Notice: The reproducibility variables underlying each score are classified using an automated LLM-based pipeline, validated against a manually labeled dataset. LLM-based classification introduces uncertainty and potential bias; scores should be interpreted as estimates. Full accuracy metrics and methodology are described in [1].

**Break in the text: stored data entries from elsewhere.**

## src/rtl/ram_arbiter.sv

```systemverilog
// Two-requester arbiter in front of the single-port framebuffer ram.
// Reader has priority; a pending write is forced through after MAX_WAIT losses.
module ram_arbiter #(
    parameter int ADDR_W   = 17,
    parameter int DATA_W   = 8,
    parameter int DEPTH    = 98304,
    parameter int MAX_WAIT = 4
) (
    input  logic              clk,
    input  logic              reset,
    input  logic              rd_req,
    input  logic [ADDR_W-1:0] rd_addr,
    output logic              rd_ack,
    output logic              rd_valid,
    output logic [DATA_W-1:0] rd_data,
    input  logic              wr_req,
    input  logic [ADDR_W-1:0] wr_addr,
    input  logic [DATA_W-1:0] wr_data,
    output logic              wr_ack,
    output logic [ADDR_W-1:0] ram_addr,
    output logic [DATA_W-1:0] ram_wdata,
    output logic              ram_w_enable,
    input  logic [DATA_W-1:0] ram_rdata,
    output logic              err_oob
);

    localparam int CW = $clog2(MAX_WAIT + 1);
    localparam logic [CW-1:0] WAIT_MAX = CW'(MAX_WAIT);
    // One extra bit so a DEPTH of 2**ADDR_W still compares correctly.
    localparam logic [ADDR_W:0] LIMIT = (ADDR_W + 1)'(DEPTH);

    logic [CW-1:0] wait_q, wait_d;
    logic          rd_valid_q;
    logic          oob_rd_q, oob_rd_d;
    logic          err_oob_q, err_oob_d;
    logic          force_wr;
    logic          wr_oob;
    logic          rd_oob;

    assign wr_oob   = {1'b0, wr_addr} >= LIMIT;
    assign rd_oob   = {1'b0, rd_addr} >= LIMIT;
    assign force_wr = wr_req && (wait_q >= WAIT_MAX);

    // Grants are gated by reset so nothing reaches ram while held in reset.
    assign wr_ack = reset && wr_req && (!rd_req || force_wr);
    assign rd_ack = reset && rd_req && !wr_ack;

    assign ram_addr     = wr_ack ? wr_addr : rd_addr;
    assign ram_wdata    = wr_ack ? wr_data : '0;
    assign ram_w_enable = wr_ack && !wr_oob;

    always_comb begin
        wait_d = wait_q;
        if (!wr_req || wr_ack) begin
            wait_d = '0;
        end else if (wait_q < WAIT_MAX) begin
            wait_d = wait_q + 1'b1;
        end
    end

    assign oob_rd_d  = rd_ack && rd_oob;
    assign err_oob_d = (wr_ack && wr_oob) || oob_rd_d;

    always_ff @(posedge clk or negedge reset) begin
        if (!reset) begin
            wait_q     <= '0;
            rd_valid_q <= 1'b0;
            oob_rd_q   <= 1'b0;
            err_oob_q  <= 1'b0;
        end else begin
            wait_q     <= wait_d;
            rd_valid_q <= rd_ack;
            oob_rd_q   <= oob_rd_d;
            err_oob_q  <= err_oob_d;
        end
    end

    assign rd_valid = rd_valid_q;
    assign err_oob  = err_oob_q;
    assign rd_data  = (rd_valid_q && !oob_rd_q) ? ram_rdata : '0;

endmodule

```

## config.mk

```make
export PLATFORM = sky130hd
export DESIGN_NAME = ram_arbiter
export DESIGN_NICKNAME = d
export VERILOG_FILES = /design/src/rtl/ram_arbiter.sv
export SDC_FILE = /design/constraint.sdc
export NUM_CORES = 1
export LEC_CHECK = 0
export ABC_AREA = 1
export ABC_CLOCK_PERIOD_IN_PS = 1700
export BUFFER_PORTS_ARGS = -buffer_cell sky130_fd_sc_hd__clkbuf_2
export CORE_AREA = 3 3 51 53
export CTS_BUF_LIST = sky130_fd_sc_hd__clkbuf_4 sky130_fd_sc_hd__clkbuf_8
export CTS_CLUSTER_DIAMETER = 200
export DETAILED_ROUTE_END_ITERATION = 8
export DIE_AREA = 0 0 54 56
export PLACE_DENSITY = 0.8
export SYNTH_ARGS = -nofsm -noshare
export SYNTH_HDL_FRONTEND = slang
export SYNTH_SLANG_ARGS = --single-unit
```

## constraint.sdc

```tcl
create_clock -name clk -period 1.7 [get_ports clk]
set_input_delay 0.34 -clock clk [delete_from_list [all_inputs] [get_ports clk]]
set_output_delay 0.34 -clock clk [all_outputs]
set_load 0.02 [all_outputs]
```

==> results.toml <==
[cts]
cts.sinks = 6
cts_tree = "done"
h-tree-depth = 1
clk-insertion-delay-late_ns = 0.24
cts_made_buffers = 3
clkSlewWorstSetupHoldPaths_ns = 0.05
clockRootBuffer = "clkbuf_4"
clockBufferDepth = 2

[timing]
rsz0062_at_grt = "true"
final.min_clock_period_ns = 1.70
setup_viol = 0
fmax_mhz = 588
finalCritPeriodShare_pct = 100
max-slew-margin-rel_pct = 84.0
worst_pin_slew_ns = 0.239
report.final.slew_viol_count = 0
final_hold_viol_count = 0
skew_ns = 0.00573
setup_ws_ns = 0.000471

[synthesis]
synth_top_family_by_area = "simple AND/OR/NAND/NOR gates"
synth_seq_area_share_pct = 20.7
synth_mux_area_share_pct = 0
synth-simple-area-share_pct = 54.1
ys_ff_latch = 6
synth.area.top_cells = "nand2_1 32%, dfrtp_1 21%, nor2_4 14%"
synth_xor_area_share_pct = 1.21
syn_area_sq_um = 726
synth_top_area_cell = "nand2_1"
synth_compound_gate_area_share_pct = 3.28
avgSynthCellArea_sq_um = 5.90
netlist_instances = 123
syn_nets = 178
yosys_warnings = 0
synth_cell_types = 15
yosys.area.top_type_share_pct = 31.6
synth-adder-area-share_pct = 1.72

[drt]
vias = 1041
ant_nets = 0
dr.pass1.iters = 4
drc_errors = 0
first_iter_violations = 9
routedWlPerCell_um = 9.60
routed_via_density = 4.08
wl_mm = 2.45

[global_routing]
globalRouteMet3Util_pct = 2.41
busiest_layer = "met2"
grt_usage_pct = 14.2
use_met2_pct = 27.7
grt_pass1_vias = 924
antenna_found_initial = 0
use_met1_pct = 14.7
grt_pass1_wl_mm = 3.44
grt_max_degree = 16
grt.overflow.total = 0

[power]
internal_power_mw = 0.398
power_density_mw_per_mm2 = 445
p_clk_share_pct = 19.8
comb_power_share_pct = 55.2
leakagePower_nw = 0.979
pwr-share-seq_pct = 25.0
p_switching_mw = 0.240
p_sw_share_pct = 37.6
ir_drop_mv = 0.267
finalPower_mw = 0.638

[critical_path]
worstPathRequired_ns = 1.36
crit_slowest_cell = "dfrtp_1"
path_class = "reg -> out"
crit_buf_inv = 4
cp-start-kind = "register"
worstPathMaxFanout = 6
cp_top_family = "buffers and inverters"
endpoint_kind = "output port"
worstPathArrival_ns = 1.36
reg2reg_slack_ns = 0.64
path_cells = "inv_2 > nand2_2 > nand2_4 > buf_12 > buf_12 > nor2_4 > clkbuf_2"
cpMostUsedCell = "buf_12"
critPathMaxStageDelay_ns = 0.37

[layout]
antennaDiodeCount = 0
stdcell_area_sq_mm = 0.00144
drive_gt1_share_pct = 55.5
finalNetCount = 284
mostFrequentLayoutCells = "69 x clkbuf_2, 56 x nand2_1, 23 x inv_1, 19 x buf_4, 12 x nor2_1"
area_growth_pct = 97.8
final_common_cell = "clkbuf_2"

[placed_design]
dp_hpwl_mm = 1.85
io_buffers = 91
post-place-ws_ns = 0.0830
gp_congestion = 0.743
placed_area_sq_mm = 0.00123

[floorplanning]
die_w_um = 54
core_sq_mm = 0.00219
ios = 92
start_util_pct = 33.1
die_h_um = 56
dieArea_sq_mm = 0.00302
num_rows = 17

[job]
max_cap_viol_count = 0

[status]
status = "complete, no violations"

[hold_path]
min_path_type = "in -> async"
## cells by family after synthesis
| kind of cell | Yosys count |
|---|---|
| fa+ha+maj | 1 |
| xor+xnor | 1 |
| compound gates | 2 |
| simple gates | 85 |
| flops | 6 |
| buf+inv | 28 |
## area by class of cell
class                      instances  area [sq um]
inverter                          24          90.1
clock buffer                       3          22.5
multi-input combinational         89           455
fill                             220           756
sequential                         6           150
tap                               28          35.0
timing repair buffer             105           682
## power by group through the flow
stage	registers (mW)	clock network, mW	logic (mW)
after CTS	0.159	0.132	0.314
after floorplan	0.164	0	0.170
after global routing	0.161	0.139	0.387
after global placement	0.162	0	0.298
after detailed placement	0.162	0	0.301
final	0.159	0.127	0.352
## cells in the mapped netlist, drive strengths merged
cell type / instances
nor2: 21
inv: 24
ha: 1
buf: 4
xor2: 1
dfrtp: 6
a21oi: 1
nand3: 1
nand2: 63
a21boi: 1
## worst register-to-register path: stages, from the launching register on
cell and delay (ns):
dfrtp_1 0.39, inv_2 0.10, nand2_2 0.07, nand2_4 0.11, buf_12 0.14, nand2_1 0.09, nor2_1 0.10
## repair_timing
action / CTS / global route
pin swaps: 1 / 1
resized for setup: 1 / 50
setup endpoints to repair: 27 / 24
cloned: 0 / 1
setup buffers: 5 / 3
hold buffers: 0 / 0
## path summary, 6_finish.rpt
| kind | depth (start not counted) | start | endpoint |
|---|---|---|---|
| worst max-delay path | 7 | wait_q[2] | ram_wdata[6] |
| worst min-delay path | 2 | reset | wait_q[0] |
| worst max register to register | 6 | wait_q[2] | wait_q[1] |
| worst min register to register | 2 | wait_q[0] | wait_q[0] |
| max in group asynchronous | 2 | reset | oob_rd_q |
| min in group clk | 3 | wr_req | wait_q[0] |
## registers in the layout (all words and copies together), names as in the netlist
name / flops
oob_rd_q: 1
rd_valid: 1
wait_q: 3
err_oob: 1
## stage by stage
stage	util (%)	instances	hold slack (ns)	setup TNS, ns
floorplan	-	123	0.0444	0
global placement	56.2	243	0.267	0
detailed placement	56.2	243	0.274	0
CTS	59.6	251	0.0137	-0.000178
global route	65.5	255	0.0218	-0.372
finish	65.5	255	0.0185	0
## per-layer routing
layer  wire [um]  up-vias
met5           0        -
met4           0        0
met3         203        0
met2        1420       41
met1         825      442
li1            -      558
Power figures use the tool's default switching activity.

Pausing Policy Learning in Non-stationary Reinforcement Learning
Authors: Hyunin Lee, Ming Jin, Javad Lavaei, Somayeh Sojoudi
ICML 2024 | Venue PDF | LLM Run Details
| Reproducibility Variable | Result | LLM Response |
|---|---|---|
| Research Type | Experimental | Our experimental evaluations on three different environments also reveal that a nonzero policy hold duration yields higher rewards compared to continuous decision updates. |
| Researcher Affiliation | Academia | 1University of California, Berkeley 2Virginia Tech. |
| Pseudocode | Yes | Algorithm 1 Forecasting Online Reinforcement Learning |
| Open Source Code | No | The paper lists existing official codebases used for comparison (e.g., 'Official codes distributed from https://github.com/pranz24/pytorch-soft-actor-critic') but does not state that the authors are providing open-source code for their own proposed methodology (FSAC). |
| Open Datasets | No | The paper describes custom environments like the 'switching goal cliffworld' and modified 'Mujoco environments'. While Mujoco is a well-known simulator, the specific non-stationary modifications (vd(t) = a sin(wt)) mean the exact dataset/environment setup is not publicly linked or formally cited in a way that allows direct access to the *specific* data used without custom implementation. |
| Dataset Splits | No | The paper does not provide specific dataset split information (exact percentages, sample counts, citations to predefined splits, or detailed splitting methodology) needed to reproduce the data partitioning into train, validation, and test sets. |
| Hardware Specification | Yes | All experiments are conducted on 12 Intel Xeon CPU E5-2690 v4 and 2 Tesla V100 GPUs. |
| Software Dependencies | No | The paper lists software libraries used ('Pytorch', 'Open AI Gym', 'Numpy') but does not provide specific version numbers for these dependencies, which is required for reproducibility. |
| Experiment Setup | Yes | For our experiments, we varied hyperparameters such as learning rates λπ {0.0001, 0.0003, 0.0005, 0.0007}, soft update parameters τs {0.001, 0.005, 0.003} and the entropy regularization parameters {0.01, 0.03, 0.1} and also experimented with different prediction lengths lf {5, 15, 20}. |